Pressure Driven Membrane Technology for Food and Biotechnology Industry

• Main Author: Morelli, Valentina <1987>
• Other Authors: Bandini, Serena
• Format: Doctoral Thesis
• Language: en
• Published: Alma Mater Studiorum - Università di Bologna 2016
• Subjects: ING-IND/24 Principi di ingegneria chimica
• Online Access: http://amsdottorato.unibo.it/7577/

The increase in energy costs and the demands for products with greater nutritional value and of processing procedures less toxic to the environment are attractive factors for transferring membrane processing to food industry and biotechnology applications. Sugar production is one of the most energy-intensive applications in the food industry, therefore membrane separation processes find many applications, nevertheless some limitation exist for application of membrane processes in the sugar industry. This study focused on Food applications of membrane processes. A critical summary of a wide experimental investigation is reported. In this work, separation performances of commercial polyamide NF membranes are investigated in a wide range of compositions in the feed side at temperatures from 30 to 50°C; aqueous solutions containing monosaccharides, disaccharides, and mixtures of them are studied, and the role of the electrolytes on their rejection is investigated. All the results obtained, have been organized in three main sections: (i) Hydraulic permeability, (ii) experimental investigation as it is, and (iii) Intrinsic membrane performances. Differently from literature, where typically aqueous solutions containing monosaccharides and oligosaccharides are used at low concentrations, at room temperature and only experimental data as it is are reported, a key point of this study is the critical evaluation based on intrinsic membrane performances.
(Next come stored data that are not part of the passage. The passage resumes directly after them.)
--- src/rtl/globals.sv ---
// Shared constants for the ALU datapath control side: register/S-bus select
// codes, micro-instruction opcodes and field positions, sequencer state type.
package globals;

    localparam int WORDLEN = 16;

    localparam logic [3:0] DST_R0   = 4'd0;
    localparam logic [3:0] DST_R1   = 4'd1;
    localparam logic [3:0] DST_R2   = 4'd2;
    localparam logic [3:0] DST_R3   = 4'd3;
    localparam logic [3:0] DST_R4   = 4'd4;
    localparam logic [3:0] DST_R5   = 4'd5;
    localparam logic [3:0] DST_R6   = 4'd6;
    localparam logic [3:0] DST_R7   = 4'd7;
    localparam logic [3:0] DST_NONE = 4'hF;

    localparam logic [3:0] SBUS_R0       = 4'd0;
    localparam logic [3:0] SBUS_R1       = 4'd1;
    localparam logic [3:0] SBUS_R2       = 4'd2;
    localparam logic [3:0] SBUS_R3       = 4'd3;
    localparam logic [3:0] SBUS_R4       = 4'd4;
    localparam logic [3:0] SBUS_R5       = 4'd5;
    localparam logic [3:0] SBUS_R6       = 4'd6;
    localparam logic [3:0] SBUS_R7       = 4'd7;
    localparam logic [3:0] SBUS_ADDCONST = 4'h8;
    localparam logic [3:0] SBUS_NONE     = 4'hF;

    localparam logic [3:0] OP_NOP = 4'd0;
    localparam logic [3:0] OP_MOV = 4'd1;
    localparam logic [3:0] OP_LDC = 4'd2;
    localparam logic [3:0] OP_REP = 4'd15;

    localparam int OPC_HI   = 23;
    localparam int OPC_LO   = 20;
    localparam int DEST_HI  = 19;
    localparam int DEST_LO  = 16;
    localparam int SRC_HI   = 15;
    localparam int SRC_LO   = 12;
    localparam int CONST_HI = 11;
    localparam int CONST_LO = 0;

    typedef enum logic [1:0] {
        ST_IDLE  = 2'd0,
        ST_READ  = 2'd1,
        ST_WRITE = 2'd2
    } state_t;

    typedef struct packed {
        logic [3:0]  dest;
        logic [3:0]  sbus;
        logic [3:0]  alu;
        logic [11:0] address;
    } ctl_t;

endpackage

--- src/rtl/ctl_sequencer.sv ---
// Microsequencer: turns each accepted micro-instruction into a READ then
// WRITE control pass on the register-file buses, with optional repeat.
module ctl_sequencer
    import globals::*;
#(
    parameter int INSTR_W = 24,
    parameter int CNT_W   = 16
) (
    input  logic               clk,
    input  logic               rst_n,
    input  logic               in_valid,
    input  logic [INSTR_W-1:0] in_instr,
    output logic               in_ready,
    output logic [3:0]         ctl_dest,
    output logic [3:0]         ctl_sbus,
    output logic [11:0]        ctl_address,
    output logic [3:0]         ctl_alu,
    output logic               busy,
    output logic               err,
    output logic [CNT_W-1:0]   retired
);

    // Illegal register fields collapse to the NONE codes so nothing is written/read.
    function automatic ctl_t decode(input logic [INSTR_W-1:0] instr);
        ctl_t       d;
        logic [3:0] op;
        logic [3:0] dst;
        logic [3:0] src;
        op        = instr[OPC_HI:OPC_LO];
        dst       = instr[DEST_HI:DEST_LO];
        src       = instr[SRC_HI:SRC_LO];
        d.alu     = op;
        d.address = instr[CONST_HI:CONST_LO];
        d.dest    = dst[3] ? DST_NONE : dst;
        if (op == OP_LDC)
            d.sbus = SBUS_ADDCONST;
        else
            d.sbus = src[3] ? SBUS_NONE : src;
        return d;
    endfunction

    state_t     state_reg;
    ctl_t       cur_reg;
    logic [3:0] rep_cnt_reg;

    logic [3:0] in_op;
    logic [3:0] in_rep;
    logic       in_illegal;
    ctl_t       in_dec;

    assign in_op      = in_instr[OPC_HI:OPC_LO];
    assign in_rep     = in_instr[CONST_LO+3:CONST_LO];
    assign in_illegal = in_instr[DEST_HI] | ((in_op != OP_LDC) & in_instr[SRC_HI]);
    assign in_dec     = decode(in_instr);

    always_ff @(posedge clk or negedge rst_n) begin
        if (!rst_n) begin
            state_reg   <= ST_IDLE;
            cur_reg     <= '0;
            rep_cnt_reg <= 4'd1;
            in_ready    <= 1'b0;
            busy        <= 1'b0;
            err         <= 1'b0;
            retired     <= '0;
            ctl_dest    <= DST_NONE;
            ctl_sbus    <= SBUS_NONE;
            ctl_address <= '0;
            ctl_alu     <= '0;
        end else begin
            case (state_reg)
                ST_IDLE: begin
                    in_ready <= 1'b1;
                    if (in_valid && in_ready) begin
                        if (in_op == OP_REP) begin
                            rep_cnt_reg <= (in_rep == 4'd0) ? 4'd1 : in_rep;
                        end else if (in_op != OP_NOP) begin
                            // READ controls must be on the buses the cycle after the handshake.
                            cur_reg     <= in_dec;
                            state_reg   <= ST_READ;
                            in_ready    <= 1'b0;
                            busy        <= 1'b1;
                            ctl_dest    <= DST_NONE;
                            ctl_sbus    <= in_dec.sbus;
                            ctl_address <= in_dec.address;
                            ctl_alu     <= in_dec.alu;
                            if (in_illegal)
                                err <= 1'b1;
                        end
                    end
                end
                ST_READ: begin
                    state_reg   <= ST_WRITE;
                    ctl_dest    <= cur_reg.dest;
                    ctl_sbus    <= cur_reg.sbus;
                    ctl_address <= cur_reg.address;
                    ctl_alu     <= cur_reg.alu;
                end
                ST_WRITE: begin
                    retired  <= retired + CNT_W'(1);
                    ctl_dest <= DST_NONE;
                    if (rep_cnt_reg > 4'd1) begin
                        // Re-issue: S-bus/ALU selects stay put, only the write strobe drops.
                        rep_cnt_reg <= rep_cnt_reg - 4'd1;
                        state_reg   <= ST_READ;
                    end else begin
                        rep_cnt_reg <= 4'd1;
                        state_reg   <= ST_IDLE;
                        in_ready    <= 1'b1;
                        busy        <= 1'b0;
                        ctl_sbus    <= SBUS_NONE;
                        ctl_address <= '0;
                        ctl_alu     <= '0;
                    end
                end
                default: begin
                    state_reg <= ST_IDLE;
                end
            endcase
        end
    end

endmodule

--- config.mk ---
export PLATFORM = sky130hd
export DESIGN_NAME = ctl_sequencer
export DESIGN_NICKNAME = d
export VERILOG_FILES = /design/src/rtl/globals.sv /design/src/rtl/ctl_sequencer.sv
export SDC_FILE = /design/constraint.sdc
export NUM_CORES = 1
export LEC_CHECK = 0
export BUFFER_PORTS_ARGS = -buffer_cell sky130_fd_sc_hd__buf_2
export CAP_MARGIN = 20
export CORE_ASPECT_RATIO = 1.25
export CORE_MARGIN = 10
export CORE_UTILIZATION = 35
export CTS_BUF_LIST = sky130_fd_sc_hd__clkbuf_4 sky130_fd_sc_hd__clkbuf_8
export CTS_CLUSTER_DIAMETER = 120
export DETAILED_ROUTE_END_ITERATION = 6
export PLACE_DENSITY = 0.65
export SKIP_LAST_GASP = 1
export SLEW_MARGIN = 10
export SYNTH_ARGS = -nofsm -noshare
export SYNTH_HDL_FRONTEND = slang
export SYNTH_SLANG_ARGS = --single-unit
--- constraint.sdc ---
create_clock -name clk -period 2.55 [get_ports clk]
set_clock_uncertainty 0.2 [all_clocks]
set_input_delay 0.1275 -clock clk [delete_from_list [all_inputs] [get_ports clk]]
set_output_delay 0.1275 -clock clk [all_outputs]
set_load 0.05 [all_outputs]
==> results.sh <==
export IMPL_status="finished clean"
export IMPL_pin_count=70
export IMPL_ys_ff_latch=73
export IMPL_die_h_um=132
export IMPL_synthArstFlopShare_pct=100
export IMPL_p_seq_share_pct=32.5
export IMPL_fmax_ghz=0.445
export IMPL_clk_transition_reported_paths_ns=0.07
export IMPL_final_common_cell="buf_2"
export IMPL_antenna_found_initial=0
export IMPL_ctsRootBufferMaster="clkbuf_8"
export IMPL_tightestPinTransition_ns=0.930
export IMPL_rsz0062_at_grt="no"
export IMPL_slowest_stage="nor3_1"
export IMPL_crit_path_max_incr_delay_ns=0.47
export IMPL_rows=40
export IMPL_cts_buffers=9
export IMPL_viasPerCell=4.80
export IMPL_seq_area_frac_synth_pct=52.4
export IMPL_drt_pass1_iter_count=4
export IMPL_finalHoldViolCount=0
export IMPL_max_cap_violations=0
export IMPL_via_count=2572
export IMPL_cellPowerDensity_mw_per_mm2=1380
export IMPL_multiInputGateArea_mm2=0.00157
export IMPL_antennaDiodeCount=0
export IMPL_cts_tree="yes"
export IMPL_area_growth_pct=27.3
export IMPL_synth_edf_count=0
export IMPL_port_buffers=69
export IMPL_fin_util_pct=46.0
export IMPL_setup_viol=0
export IMPL_stdcell_area_mm2=0.00447
export IMPL_path_buf_inv=1
export IMPL_startpoint_type="flop"
export IMPL_fin_setup_tns_ns=0
export IMPL_synth_area_leader_cell="dfrtp_1"
export IMPL_fin_nets=440
export IMPL_grt_pass1_wl_mm=13.4
export IMPL_fin_ws_ns=0.305
export IMPL_post_synth_top_area_fraction_pct=45.7
export IMPL_p_leak_nw=2.08
export IMPL_crit_arrival_ns=2.29
export IMPL_syn_avg_cell_area_um2=11.5
export IMPL_worst_hold_slack_ns=0.182
export IMPL_die_width_um=110
export IMPL_synth_area_mm2=0.00351
export IMPL_postRouteAntennaNets=0
export IMPL_syn_nets=339
export IMPL_drv_slew=0
export IMPL_swShare_pct=42.7
export IMPL_initial_core_util_pct=36.1
export IMPL_gr_usage_all_layers_pct=11.7
export IMPL_synth_cell_types=41
export IMPL_pwr_share_comb_pct=52.8
export IMPL_synth_flop_cell="dfrtp_1"
export IMPL_p_clk_share_pct=14.7
export IMPL_htreeDepth=3
export IMPL_power_switching_w=0.00263
export IMPL_globalplace_congestion=0.761
export IMPL_crit_start="state_reg[0]$_DFFE_PN0P_"
export IMPL_max_slew_margin_pct=38.0
export IMPL_grt_max_degree=74
export IMPL_core_mm2=0.00971
export IMPL_rr_startpoint="state_reg[0]$_DFFE_PN0P_"
export IMPL_dp_worst_setup_slack_ns=0.311
export IMPL_timing_final_crit_period_ns=2.25
export IMPL_seq_area_mm2=0.00184
export IMPL_drive_gt1_share_pct=36.8
export IMPL_route_detailed_drc=0
export IMPL_die_area_mm2=0.0144
export IMPL_cts_sinks=73
export IMPL_path_max_fanout=12
export IMPL_final_cell_mix="68 x buf_2, 64 x dfrtp_1, 31 x nand2_1, 27 x dlygate4sd3_1, 24 x mux2_2"
export IMPL_yosys_warnings=0
export IMPL_nFillCells=904
export IMPL_cts_resized=0
export IMPL_clk_latency_ns=0.36
export IMPL_cpMostUsedCell="nand3_1"
export IMPL_wirelength_mm=8.01
export IMPL_grt_pass1_vias=2691
export IMPL_end_kind="flop"
export IMPL_dpl_cell_area_mm2=0.00400
export IMPL_internal_power_w=0.00353
export IMPL_drtIter0Drc=161
export IMPL_wl_per_cell_um=14.9
export IMPL_synth_area_leaders="dfrtp_1 46%, mux2_4 8.6%, mux2_2 7.7%, dfstp_2 6.7%, nand2_1 3.3%"
export IMPL_cts_buffer_depth=2
export IMPL_ir_drop_v=0.000559
export IMPL_worstHoldPathType="in -> reg"
export IMPL_fin_crit_sh_pct=88.0
export IMPL_crit_required_ns=2.59
export IMPL_hpwlAfterDp_mm=5.58
export IMPL_synth_cells=304
export IMPL_crit_family="simple AND/OR/NAND/NOR gates"
export IMPL_worstHoldStart="in_valid"
export IMPL_crit_chain="inv_1 > ha_1 > nand3_1 > nor3_1 > nand3_1 > xnor2_1"
export IMPL_grt_overflow=0
export IMPL_worstSetupPathType="reg -> reg"
export IMPL_largest_reg_flops=24
metal layers:
| layer | part of all wire [%] | GRT usage, % |
|---|---|---|
| met5 | 0 | 0 |
| met4 | 1.9 | 5.36 |
| met3 | 5.5 | 3.67 |
| met2 | 50 | 18.7 |
| met1 | 43 | 13.8 |
area by class of cell:
class	count	share of cell area (%)
sequential	73	41.2
multi-input combinational	211	35.1
timing repair buffer	104	15.5
tap	126	3.53
clock buffer	12	3.28
clock inverter	4	1.01
inverter	6	0.504
through the flow:
step / power [W] / instances
final: 0.00616 / 536
after global routing: 0.00659 / 536
after CTS: 0.00624 / 536
after detailed placement: 0.00529 / 493
after global placement: 0.00520 / 493
after floorplan: 0.00459 / 304
worst min-delay path, delay by kind of cell:
| kind | cells | cell delay [ns] |
|---|---|---|
| compound gates | 1 | 0.06 |
| buf+inv | 2 | 0.27 |
| simple gates | 3 | 0.22 |
cell usage after synthesis, types with 2 or more instances:
master	n
nand2_1	31
clkbuf_1	6
o21ai_0	13
buf_6	4
xor2_1	5
inv_1	6
nand3b_1	2
nand3_1	14
ha_1	8
nand2b_1	4
a21oi_1	22
nor3_1	7
mux2_4	20
dfrtp_1	64
nor2_1	23
and3_1	2
nand4_1	3
buf_2	2
dfstp_2	9
mux2i_1	5
o22ai_1	2
xnor2_1	10
mux2_2	24
repair_timing:
item                                    in CTS  in global routing
hold buffers                                27                  0
endpoints found under the hold margin       99                  0
endpoints found under the setup margin       0                  0
buffers inserted                             0                  0
cell families after synthesis:
group / synth area share (%)
AND/OR/NAND/NOR: 12.8
flip-flops: 52.4
multiplexers: 17.7
AO/OA/AOI/OAI: 7.35
buffers and inverters: 3.17
XOR/XNOR: 3.75
adder cells (fa/ha/maj): 2.85
path summary, 6_finish.rpt:
kind	depth (start not counted)	to	slack (ns)
max in group asynchronous	2	cur_reg[15]$_DFFE_PN0P_	1.28
setup / recovery	6	retired[12]$_DFFE_PN0P_	0.30
hold reg to reg	2	cur_reg[21]$_DFFE_PN0P_	0.27
setup reg to reg	6	retired[12]$_DFFE_PN0P_	0.30
min in group asynchronous	2	retired[9]$_DFFE_PN0P_	0.25
hold / removal	6	rep_cnt_reg[2]$_DFFE_PN0P_	0.18
power groups by stage:
stage	Clock (W)	Sequential, W	Combinational (W)
floorplan	0	0.00279	0.00181
global route	0.000986	0.00208	0.00353
finish	0.000904	0.00200	0.00325
detailed placement	0	0.00202	0.00326
global placement	0	0.00200	0.00319
CTS	0.000930	0.00201	0.00330
No activity file was read; power rests on OpenSTA's default activity.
The data processing discussed allows to introduce a revised Donnan Steric Pore & Dielectric Exclusion model. The revised model provides useful elements to understand which kind of interactions (complex formation or dehydration) can affect sugars rejections in presence of strong electrolytes, however dehydration effects caused by temperature and electrolyte are the most evident. The revised model is able to predict with good confidence both the temperature effect on membrane performances and rejections in multicomponent mixtures, ranging from laboratory to process/industrial scale.